Polaris Catalog Sharing
Polaris Catalog Sharing is a data governance feature in Apache Polaris designed to facilitate secure, read-only access to Iceberg tables across different organizational units, cloud accounts, or partner networks. Traditional data sharing requires copying physical files to external storage buckets or running extract, transform, and load (ETL) pipelines. Polaris simplifies this by sharing the metadata pointers directly.
Sharing Mechanism
Catalog sharing leverages the Iceberg REST Catalog specification:
- Share Configuration: An administrator creates a “Share” object in Polaris and links it to specific namespaces or tables.
- Recipient Registration: The administrator registers external recipients, creating a dedicated set of credentials (client ID and client secret) for each recipient.
- Read-Only Boundary: Polaris restricts recipient access exclusively to read-only metadata endpoints.
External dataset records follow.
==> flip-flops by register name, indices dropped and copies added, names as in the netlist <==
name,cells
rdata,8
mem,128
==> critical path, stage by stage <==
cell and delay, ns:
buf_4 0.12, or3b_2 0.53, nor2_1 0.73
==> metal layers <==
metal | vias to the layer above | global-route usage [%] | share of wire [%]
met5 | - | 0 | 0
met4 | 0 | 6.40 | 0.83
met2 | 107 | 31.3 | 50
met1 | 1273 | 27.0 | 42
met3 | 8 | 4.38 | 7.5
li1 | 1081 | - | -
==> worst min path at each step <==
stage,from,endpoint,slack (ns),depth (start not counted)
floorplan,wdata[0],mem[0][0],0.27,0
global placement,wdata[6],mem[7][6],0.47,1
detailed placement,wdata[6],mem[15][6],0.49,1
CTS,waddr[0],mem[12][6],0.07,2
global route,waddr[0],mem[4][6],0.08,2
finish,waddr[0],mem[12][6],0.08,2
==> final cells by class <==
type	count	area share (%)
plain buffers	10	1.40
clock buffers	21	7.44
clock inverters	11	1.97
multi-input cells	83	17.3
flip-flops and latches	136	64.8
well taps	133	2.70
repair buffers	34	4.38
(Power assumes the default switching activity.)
===== src/hw/rtl/rhcc_pixel_if.sv =====
interface rhcc_pixel_if import rhcc_pkg::*; ();

    logic               valid;
    logic               ready;
    logic [PIXEL_W-1:0] pixel_rgb565;

    modport source (output valid, output pixel_rgb565, input ready);
    modport sink   (input valid, input pixel_rgb565, output ready);

endinterface


===== src/hw/rtl/rhcc_result_if.sv =====
interface rhcc_result_if import rhcc_pkg::*; ();

    logic              valid;
    logic              ready;
    logic              is_match;
    logic [CHAN_W-1:0] hue;
    logic [CHAN_W-1:0] lightness;
    logic [CHAN_W-1:0] saturation;

    modport source (output valid, output is_match, output hue, output lightness,
                    output saturation, input ready);
    modport sink   (input valid, input is_match, input hue, input lightness,
                    input saturation, output ready);

endinterface
### src/rtl/core/dq_pkg.sv
// Shared types and constants for the double-ended queue.
package dq_pkg;

  localparam int unsigned DepthDefault = 1024;
  localparam int unsigned WordW        = 32;
  localparam int unsigned CmdW         = 3;
  localparam int unsigned CountOutW    = 11;

  typedef enum logic [CmdW-1:0] {
    OpPushFront = 3'd0,
    OpPushBack  = 3'd1,
    OpPopFront  = 3'd2,
    OpPopBack   = 3'd3,
    OpLook      = 3'd4,
    OpSpare5    = 3'd5,
    OpSpare6    = 3'd6,
    OpSpare7    = 3'd7
  } dq_op_e;

  typedef struct packed {
    logic [CmdW-1:0]         cmd;
    logic signed [WordW-1:0] push_value;
  } dq_in_t;

  typedef struct packed {
    logic signed [WordW-1:0] popped_value;
    logic                    popped_valid;
    logic signed [WordW-1:0] front_value;
    logic signed [WordW-1:0] back_value;
    logic [CountOutW-1:0]    entry_count;
    logic                    is_empty_flag;
    logic                    push_dropped;
  } dq_out_t;

  typedef struct packed {
    logic latch;
    logic exec;
    logic fill;
  } dq_ctl_t;

  typedef struct packed {
    logic rd_needed;
  } dq_sts_t;

endpackage

### src/rtl/core/dq_ctrl.sv
// Transaction sequencer for the double-ended queue.
module dq_ctrl (
  input  logic            clk_i,
  input  logic            rst_ni,
  input  logic            in_valid_i,
  output logic            in_ready_o,
  output logic            out_valid_o,
  input  logic            out_ready_i,
  input  dq_pkg::dq_sts_t sts_i,
  output dq_pkg::dq_ctl_t ctl_o
);

  typedef enum logic [1:0] {
    StIdle,
    StExec,
    StFill,
    StResp
  } state_e;

  state_e state_q, state_d;

  always_comb begin
    state_d = state_q;
    unique case (state_q)
      StIdle: begin
        if (in_valid_i) begin
          state_d = StExec;
        end
      end
      StExec: begin
        state_d = sts_i.rd_needed ? StFill : StResp;
      end
      StFill: begin
        state_d = StResp;
      end
      StResp: begin
        if (out_ready_i) begin
          state_d = StIdle;
        end
      end
      default: begin
        state_d = StIdle;
      end
    endcase
  end

  always_ff @(posedge clk_i or negedge rst_ni) begin
    if (!rst_ni) begin
      state_q <= StIdle;
    end else begin
      state_q <= state_d;
    end
  end

  assign in_ready_o  = (state_q == StIdle);
  assign out_valid_o = (state_q == StResp);
  assign ctl_o.latch = in_valid_i && (state_q == StIdle);
  assign ctl_o.exec  = (state_q == StExec);
  assign ctl_o.fill  = (state_q == StFill);

  a_no_overlap: assert property (@(posedge clk_i) disable iff (!rst_ni)
    !(in_ready_o && out_valid_o))
    else $error("input and output sides open together");

  a_fill_after_exec: assert property (@(posedge clk_i) disable iff (!rst_ni)
    (state_q == StFill) |-> ($past(state_q) == StExec))
    else $error("fill entered without an execute step");

  a_latch_to_exec: assert property (@(posedge clk_i) disable iff (!rst_ni)
    ctl_o.latch |=> ctl_o.exec)
    else $error("latched transaction not executed");

endmodule

### config.mk
export PLATFORM = sky130hd
export DESIGN_NAME = dq_ctrl
export DESIGN_NICKNAME = d
export VERILOG_FILES = /design/src/rtl/core/dq_pkg.sv /design/src/rtl/core/dq_ctrl.sv
export SDC_FILE = /design/constraint.sdc
export NUM_CORES = 1
export LEC_CHECK = 0
export ABC_AREA = 1
export BUFFER_PORTS_ARGS = -buffer_cell sky130_fd_sc_hd__buf_2
export CAP_MARGIN = 20
export CORE_AREA = 3 3 40 42
export CTS_BUF_LIST = sky130_fd_sc_hd__clkbuf_16
export DETAILED_ROUTE_END_ITERATION = 8
export DIE_AREA = 0 0 43 45
export GPL_TIMING_DRIVEN = 0
export SLEW_MARGIN = 25
export SYNTH_ARGS = -nofsm -noshare
export SYNTH_HDL_FRONTEND = slang
export SYNTH_SLANG_ARGS = --single-unit
export TNS_END_PERCENT = 50
### constraint.sdc
create_clock -name clk_i -period 3.1 [get_ports clk_i]
set_input_delay 0.465 -clock clk_i [delete_from_list [all_inputs] [get_ports clk_i]]
set_output_delay 0.465 -clock clk_i [all_outputs]
set_load 0.05 [all_outputs]
== Word-level counts from Yosys, hierarchy flattened ==
Index checks and enable logic that the tools add are counted.

* Flip-flop bits (word level): 2
* Bits of input ports: 5
* Output and inout port bits: 5
* Word-level logic and storage cells: 13

* Eq/ne operators: 5
* Multiplexer cells: 4
* Reductions and logical operators: 3

{| class="wikitable"
|+ Operators by type and width
! operator !! number
|-
| $pmux 2 s4 || 1
|-
| $eq 2x2->1 const B || 2
|-
| $mux 2 || 2
|-
| $eq 2x1->1 const B || 1
|-
| $logic_not 2->1 || 1
|-
| $ne 2x1->1 const B || 1
|-
| $ne 2x2->1 const B || 1
|-
| $reduce_and 2->1 || 1
|-
| $logic_and 1x1->1 || 1
|-
| $mux 1 || 1
|}

== Longest topological paths before layout ==
Gate-level depths: netlist of run 1.

* Word-level depth: 3
* Mapped depth: 6
* Depth with buffers taken out: 6

== Worst setup path after synthesis of run 1 ==
Ideal clock, no wire load.

* Kind: flip-flop to output port
* Start point: reg state_q[0]
* End point: out ctl_o[2] (netlist bit)
* Arrival time: 1.428 ns
* Required time: 2.635 ns
* Slack: 1.207 ns
* Stages on the path, launching flop included: 5
* Path buffers: 0
* Cells stage by stage: dfrtp_1 inv_1 ha_1 nand2_1 inv_1

{| class="wikitable"
|+ RTL lines
! element !! RTL line !! text
|-
| start: declaration || dq_ctrl.sv:20 || <nowiki>state_e state_q, state_d;</nowiki>
|-
| start signal: assignment || dq_ctrl.sv:49 || <nowiki>state_q <= StIdle;</nowiki>
|-
| start signal: assignment || dq_ctrl.sv:51 || <nowiki>state_q <= state_d;</nowiki>
|-
| end: declaration || dq_ctrl.sv:10 || <nowiki>output dq_pkg::dq_ctl_t ctl_o</nowiki>
|}

==> reports/results.ini, run 1 <==
[setup_path]
required_ns = 2.63
cp.arrival_ns = 1.31
start_kind = flip-flop
crit_type = reg -> out
rrSetupSlack_ns = 1.96
worstPathMaxFanout = 4
crit_path_end_kind = output pin
rr_startpoint = state_q[0]$_DFFE_PN0P_
r2r-end = state_q[0]$_DFFE_PN0P_
rr_worst_depth = 6

[floorplanning]
io_pins = 10
die_height_um = 45
dieArea_mm2 = 0.00194
start_util_pct = 15.0
num_rows = 13
die_x_um = 43
coreArea_mm2 = 0.00128

[sta]
slew_headroom_pct = 83.5
setup_viol = 0
post-route-period-util_pct = 57.3
setup_tns_ns = 0
fmax_mhz = 563
period_minus_slack_ns = 1.78
hold_violations = 0
rsz0062_at_grt = false
slew_violations = 0
skew_ns = 0.00194
worst_pin_slew_ns = 0.249

[drt]
top_layer = met3
wl_met2_um = 180
drt_wl_total_um = 385
wl_met3_um = 43
drc = 0
drt_iter0_drc = 0
wl_met1_um = 161
vias_per_cell = 3.35
num_vias = 181
dr.pass1.iters = 1
routedWlPerCell_um = 7.13
ant_nets = 0

[clock_tree]
cts_tree = built
clkLatencyLatePin_ns = 0.22
htree_levels = 1
cts_resized = 0
clk_pin_slew_ns = 0.03
post_cts_buffers = 0
ctsHoldBuffers = 0
cts_max_path_buffers = 2
cts_buffers = 3
cts_root_buf = clkbuf_16
cts_sinks = 2

[logic_synthesis]
ys_warn_count = 0
synth_area_leaders = dfrtp_1, ha_1, nand2_1
yosysTopAreaCell = dfrtp_1
avgSynthCellArea_um2 = 7.14
syn_inst = 27
yosysSeqAreaShare_pct = 26.0
synth_top_area_share_pct = 26.0
yosysUniqueCellTypes = 7
ys_seq_elements = 2
syn_nets = 36
syn_area_um2 = 193

[place]
placedInstanceArea_um2 = 256
port_buffers = 9
dp_hpwl_um = 302
gp_congestion = 0.685

[finish]
num_antenna_cells = 0
layout_common_cells = nand2_1, buf_2, inv_1, ha_1, clkbuf_16
final_nets = 50
area_growth_pct = 72.1
drive_above_1_share_pct = 38.5
reg_top3 = state_q (2)
largest_reg_flops = 2
fin_area_um2 = 332
top_register = state_q

[grt]
grt_start_max_net_pins = 6
antenna_found_initial = 0
grt.total_usage_pct = 5.24
grt-ovfl-total = 0
grt_pass1_vias = 196
grt_pass1_wl_um = 669

[hold_path]
hold_class = in -> async

[run_status]
status = finished clean

[flow_run]
drv_cap = 0

-- logic make-up after synthesis --
group	Yosys count	synth area share, %
buf+inv	7	13.6
flops	2	26.0
fa+ha+maj	4	26.0
simple gates	14	34.4
-- worst max-delay path, cell delays in order, from the launching register on --
cell,delay (ns)
dfrtp_1,0.40
inv_1,0.11
ha_1,0.22
nand2_1,0.07
inv_1,0.04
buf_2,0.24
-- area by class of cell --
class | instances | area, µm²
inverters | 7 | 26.3
clock buffers | 3 | 75.1
repair buffers | 9 | 45.0
fillers | 143 | 953
well taps | 15 | 18.8
flip-flops and latches | 2 | 50.0
multi-input cells | 18 | 116
-- per-layer routing --
metal,up-vias,GRT usage [%]
li1,103,-
met1,71,4.81
met2,7,7.19
met3,0,2.79
met4,0,7.23
met5,-,0
-- worst max path at each step --
stage / startpoint / end / cells after the start
after global routing: state_q[0]$_DFFE_PN0P_ / ctl_o[2] / 5
after global placement: state_q[0]$_DFFE_PN0P_ / ctl_o[2] / 5
after detailed placement: state_q[0]$_DFFE_PN0P_ / ctl_o[2] / 5
after floorplan: state_q[0]$_DFFE_PN0P_ / ctl_o[2] / 4
after CTS: state_q[0]$_DFFE_PN0P_ / ctl_o[2] / 5
final: state_q[0]$_DFFE_PN0P_ / ctl_o[2] / 5
-- synthesized netlist by cell type --
master,n
dfrtp_1,2
ha_1,4
inv_1,7
nand2_1,9
nand2_2,2
nand3_1,2
nand3_2,1
-- through the flow --
step / std cells / hold WS [ns] / util (%) / setup slack [ns]
3_3_place_gp: 51 / 0.252 / 20.0 / 1.56
5_1_grt: 54 / 0.0273 / 25.8 / 1.22
2_1_floorplan: 27 / 0.169 / - / 1.21
3_5_place_dp: 51 / 0.253 / 20.0 / 1.54
4_1_cts: 54 / 0.0247 / 25.8 / 1.31
6_report: 54 / 0.0257 / 25.8 / 1.32
Power of run 1 is not shown: default switching activity piles up to over one toggle a cycle in this logic, so the estimate is an artifact.
==> inputs of run 2 (changes only) <==
ABC_AREA = 0   (was 1)
clock period = 1.7 ns   (was 3.1 ns; I/O delays follow)
==> run 2 against run 1 <==
Effect of this change:
- setup slack worse by 1.2 ns
- clock-buffer cell count stayed put
- non-clock buffer count is 1 higher
- die area stayed put
- largest cell class unchanged
- highest routed layer unchanged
Recipient engines cannot create new tables, modify schemas, or append data to shared namespaces.
- On-Demand Credential Vending: When the recipient’s query engine reads a shared table, Polaris vends temporary read-only storage credentials. This allows the recipient engine to read the physical data files directly from the owner’s cloud storage bucket without seeing other files in the bucket.
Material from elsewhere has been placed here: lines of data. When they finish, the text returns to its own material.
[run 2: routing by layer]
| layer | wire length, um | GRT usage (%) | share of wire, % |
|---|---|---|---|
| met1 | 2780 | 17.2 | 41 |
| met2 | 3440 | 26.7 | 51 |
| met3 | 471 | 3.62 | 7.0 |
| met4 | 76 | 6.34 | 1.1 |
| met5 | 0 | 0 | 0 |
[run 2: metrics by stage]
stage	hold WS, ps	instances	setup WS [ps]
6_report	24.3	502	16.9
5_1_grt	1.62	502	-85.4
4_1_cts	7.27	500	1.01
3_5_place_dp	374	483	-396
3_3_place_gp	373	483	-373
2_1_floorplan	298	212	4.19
[src/rtl/core/nsa_pkg.sv]
// Shared types and codes for the note stack with arpeggio step.
// Used by the cell row, the top level and the checker; no dependencies.
package nsa_pkg;

	localparam int DEPTH_DEF = 32;
	localparam int NOTE_W    = 7;
	localparam int SLOT_W    = 5;
	localparam int CNT_W     = 6;
	localparam int STATUS_W  = 2;
	localparam int OP_W      = 3;
	localparam int CAP_W     = 6;

	localparam logic [CAP_W-1:0] CAP_RESET = 6'd32;

	typedef enum logic [OP_W-1:0] {
		OP_ADD        = 3'd0,
		OP_ADD_ABSENT = 3'd1,
		OP_REMOVE     = 3'd2,
		OP_CONTAINS   = 3'd3,
		OP_STEP       = 3'd4,
		OP_READ       = 3'd5,
		OP_CLEAR      = 3'd6
	} op_t;

	typedef enum logic [STATUS_W-1:0] {
		STS_DONE  = 2'd0,
		STS_MISS  = 2'd1,
		STS_FULL  = 2'd2,
		STS_EMPTY = 2'd3
	} status_t;

	typedef enum logic [0:0] {
		REG_ORDERED  = 1'b0,
		REG_CAPACITY = 1'b1
	} reg_idx_t;

	typedef enum logic [1:0] {
		ACT_HOLD = 2'd0,
		ACT_INS  = 2'd1,
		ACT_REM  = 2'd2,
		ACT_CLR  = 2'd3
	} act_t;

	// one slot as handed between neighbors
	typedef struct packed {
		logic              valid;
		logic [NOTE_W-1:0] note;
	} slot_t;

	// compare request broadcast to the row when a word is accepted
	typedef struct packed {
		logic              capture;
		logic              ordered;
		logic [NOTE_W-1:0] key;
	} cell_probe_t;

	// update broadcast to the row when a word commits
	typedef struct packed {
		act_t              act;
		logic [NOTE_W-1:0] key;
	} cell_cmd_t;

	// per-cell compare results, held between capture and commit
	typedef struct packed {
		logic match;
		logic ins;
		logic rd;
	} cell_flags_t;

endpackage

[src/rtl/core/note_stack_with_arpeggio_step.sv]
// Note stack with arpeggio step: a row of slot cells with parallel compare.
// Words are taken only in idle; commit waits while a result is unread.
// Accept captures every cell's compare against the key, commit picks the
// first hit and shifts the row; the result register frees the input side
// while a result waits. Reset (arst_n, async) empties all slots at once and
// clears count, step position and configuration; no clearing pass follows.
module note_stack_with_arpeggio_step #(
	parameter int DEPTH = nsa_pkg::DEPTH_DEF
) (
	input  logic        clk,
	input  logic        arst_n,
	input  logic        s_tvalid,
	output logic        s_tready,
	input  logic [15:0] s_tdata,   // note[6:0], slot_index[11:7], zero pad
	input  logic [2:0]  s_tuser,   // op[2:0]
	output logic        m_tvalid,
	input  logic        m_tready,
	output logic [23:0] m_tdata,   // status[1:0], note_out[8:2], found_slot[13:9],
	                               // note_count[19:14], zero pad
	output logic [0:0]  m_tuser,   // note_valid[0]
	input  logic        cfg_we,
	input  logic [0:0]  cfg_index,
	input  logic [5:0]  cfg_data
);
	import nsa_pkg::*;

	localparam int AW = $clog2(DEPTH);
	localparam int CW = $clog2(DEPTH + 1);
	localparam int RW = (AW > SLOT_W) ? AW : SLOT_W;
	localparam logic [CW-1:0] CAP_INIT =
		CW'((int'(CAP_RESET) > DEPTH) ? DEPTH : int'(CAP_RESET));

	typedef enum logic [1:0] {
		ST_IDLE = 2'b01,
		ST_EXEC = 2'b10
	} state_t;

	state_t            state_q;
	logic              ordered_q;
	logic [CAP_W-1:0]  capacity_q;
	logic [CW-1:0]     cap_q;
	logic [CW-1:0]     cnt_q;
	logic [AW-1:0]     step_q;

	op_t               op_s1;
	logic [NOTE_W-1:0] key_s1;
	logic [AW-1:0]     step_new_s1;

	logic              out_valid_q;
	status_t           status_q;
	logic [NOTE_W-1:0] nout_q;
	logic              nvalid_q;
	logic [SLOT_W-1:0] fslot_q;
	logic [CNT_W-1:0]  count_q;

	logic              accept;
	logic              exec_fire;
	op_t               op_in;
	logic [AW-1:0]     step_new;
	logic [RW-1:0]     rd_addr;
	logic [CW-1:0]     cap_clamp;

	cell_probe_t       probe;
	cell_cmd_t         cmd;
	slot_t             slots [DEPTH];
	cell_flags_t       flags [DEPTH];
	logic [DEPTH-1:0]  match_v, ins_v, rd_v;
	logic [DEPTH-1:0]  ins_first, ins_gt, rem_first, rem_ge;
	logic [AW-1:0]     found_idx;
	logic [NOTE_W-1:0] rd_note;
	logic              rd_hit;

	act_t              act;
	status_t           status_d;
	logic [NOTE_W-1:0] nout_d;
	logic              nvalid_d;
	logic [AW-1:0]     fslot_d;
	logic [CW-1:0]     cnt_d;
	logic              full;
	logic              any_match;

	assign s_tready  = (state_q == ST_IDLE);
	assign accept    = s_tvalid && s_tready;
	assign exec_fire = (state_q == ST_EXEC) && (!out_valid_q || m_tready);
	assign op_in     = op_t'(s_tuser);

	// step target: wrap to the oldest note when at the front or stale
	always_comb begin
		if (step_q == '0 || CW'(step_q) > cnt_q) begin
			step_new = AW'(cnt_q - 1'b1);
		end else begin
			step_new = step_q - 1'b1;
		end
	end

	assign rd_addr = (op_in == OP_STEP) ? RW'(step_new) : RW'(s_tdata[11:7]);

	always_comb begin
		if (capacity_q == '0) begin
			cap_clamp = CW'(1);
		end else if (int'(capacity_q) > DEPTH) begin
			cap_clamp = CW'(DEPTH);
		end else begin
			cap_clamp = CW'(capacity_q);
		end
	end

	assign probe = '{capture: accept, ordered: ordered_q, key: s_tdata[NOTE_W-1:0]};
	assign cmd   = '{act: exec_fire ? act : ACT_HOLD, key: key_s1};

	for (genvar i = 0; i < DEPTH; i++) begin : g_cell
		slot_t left_w, right_w;
		if (i == 0) begin : g_first
			assign left_w = '0;
		end else begin : g_mid_l
			assign left_w = slots[i-1];
		end
		if (i == DEPTH - 1) begin : g_last
			assign right_w = '0;
		end else begin : g_mid_r
			assign right_w = slots[i+1];
		end

		nsa_cell #(.IDX(i), .RW(RW)) u_cell (
			.clk      (clk),
			.arst_n   (arst_n),
			.probe    (probe),
			.rd_addr  (rd_addr),
			.cmd      (cmd),
			.ins_here (ins_first[i]),
			.shift_r  (ins_gt[i]),
			.shift_l  (rem_ge[i]),
			.left     (left_w),
			.right    (right_w),
			.slot     (slots[i]),
			.flags    (flags[i])
		);

		assign match_v[i] = flags[i].match;
		assign ins_v[i]   = flags[i].ins;
		assign rd_v[i]    = flags[i].rd;
	end

	// isolate the first hit, then mask the cells past it (insert) or at and past it (remove)
	assign ins_first = ins_v & (~ins_v + DEPTH'(1));
	assign ins_gt    = ~(ins_first - DEPTH'(1)) & ~ins_first;
	assign rem_first = match_v & (~match_v + DEPTH'(1));
	assign rem_ge    = ~(rem_first - DEPTH'(1));

	always_comb begin
		found_idx = '0;
		rd_note   = '0;
		rd_hit    = 1'b0;
		for (int i = 0; i < DEPTH; i++) begin
			if (rem_first[i]) begin
				found_idx = found_idx | AW'(i);
			end
			if (rd_v[i]) begin
				rd_note = rd_note | slots[i].note;
				rd_hit  = 1'b1;
			end
		end
	end

	assign full      = (cnt_q >= cap_q);
	assign any_match = |match_v;

	always_comb begin
		act      = ACT_HOLD;
		status_d = STS_DONE;
		nout_d   = '0;
		nvalid_d = 1'b0;
		fslot_d  = '0;
		cnt_d    = cnt_q;
		case (op_s1)
			OP_ADD, OP_ADD_ABSENT: begin
				if (op_s1 == OP_ADD_ABSENT && any_match) begin
					status_d = STS_MISS;
				end else if (full) begin
					status_d = STS_FULL;
				end else begin
					act   = ACT_INS;
					cnt_d = cnt_q + 1'b1;
				end
			end
			OP_REMOVE: begin
				if (any_match) begin
					act   = ACT_REM;
					cnt_d = cnt_q - 1'b1;
				end else begin
					status_d = STS_MISS;
				end
			end
			OP_CONTAINS: begin
				if (any_match) begin
					fslot_d = found_idx;
				end else begin
					status_d = STS_MISS;
				end
			end
			OP_STEP: begin
				if (cnt_q == '0) begin
					status_d = STS_EMPTY;
				end else begin
					nout_d   = rd_note;
					nvalid_d = rd_hit;
				end
			end
			OP_READ: begin
				nout_d   = rd_note;
				nvalid_d = rd_hit;
			end
			OP_CLEAR: begin
				act   = ACT_CLR;
				cnt_d = '0;
			end
			default: ;
		endcase
	end

	always_ff @(posedge clk or negedge arst_n) begin
		if (!arst_n) begin
			state_q <= ST_IDLE;
		end else begin
			case (state_q)
				ST_IDLE: if (accept) state_q <= ST_EXEC;
				ST_EXEC: if (exec_fire) state_q <= ST_IDLE;
				default: state_q <= ST_IDLE;
			endcase
		end
	end

	always_ff @(posedge clk) begin
		if (accept) begin
			op_s1       <= op_in;
			key_s1      <= s_tdata[NOTE_W-1:0];
			step_new_s1 <= step_new;
		end
	end

	always_ff @(posedge clk or negedge arst_n) begin
		if (!arst_n) begin
			ordered_q  <= 1'b0;
			capacity_q <= CAP_RESET;
		end else if (cfg_we) begin
			if (cfg_index == REG_ORDERED) begin
				ordered_q <= cfg_data[0];
			end else begin
				capacity_q <= cfg_data;
			end
		end
	end

	always_ff @(posedge clk or negedge arst_n) begin
		if (!arst_n) begin
			cnt_q  <= '0;
			step_q <= '0;
			cap_q  <= CAP_INIT;
		end else if (exec_fire) begin
			cnt_q <= cnt_d;
			if (op_s1 == OP_CLEAR) begin
				step_q <= '0;
				cap_q  <= cap_clamp;
			end else if (op_s1 == OP_STEP && cnt_q != '0) begin
				step_q <= step_new_s1;
			end
		end
	end

	always_ff @(posedge clk or negedge arst_n) begin
		if (!arst_n) begin
			out_valid_q <= 1'b0;
		end else if (exec_fire) begin
			out_valid_q <= 1'b1;
		end else if (m_tready) begin
			out_valid_q <= 1'b0;
		end
	end

	always_ff @(posedge clk) begin
		if (exec_fire) begin
			status_q <= status_d;
			nout_q   <= nout_d;
			nvalid_q <= nvalid_d;
			fslot_q  <= SLOT_W'(fslot_d);
			count_q  <= CNT_W'(cnt_d);
		end
	end

	assign m_tvalid = out_valid_q;
	assign m_tdata  = {4'd0, count_q, fslot_q, nout_q, status_q};
	assign m_tuser  = nvalid_q;

endmodule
Benefits over Traditional ETL
This sharing model has several business and technical advantages:
- Zero Storage Copying: Eliminates storage duplication costs since data is read from the source bucket.
- Real-Time Data: External users query live data. Any updates committed to the source table are immediately visible to recipients, without batch latency.
- Centralized Access Revocation: Administrators can disable a share or revoke recipient credentials instantly in the Polaris console, cutting off access to both the metadata and the underlying storage files.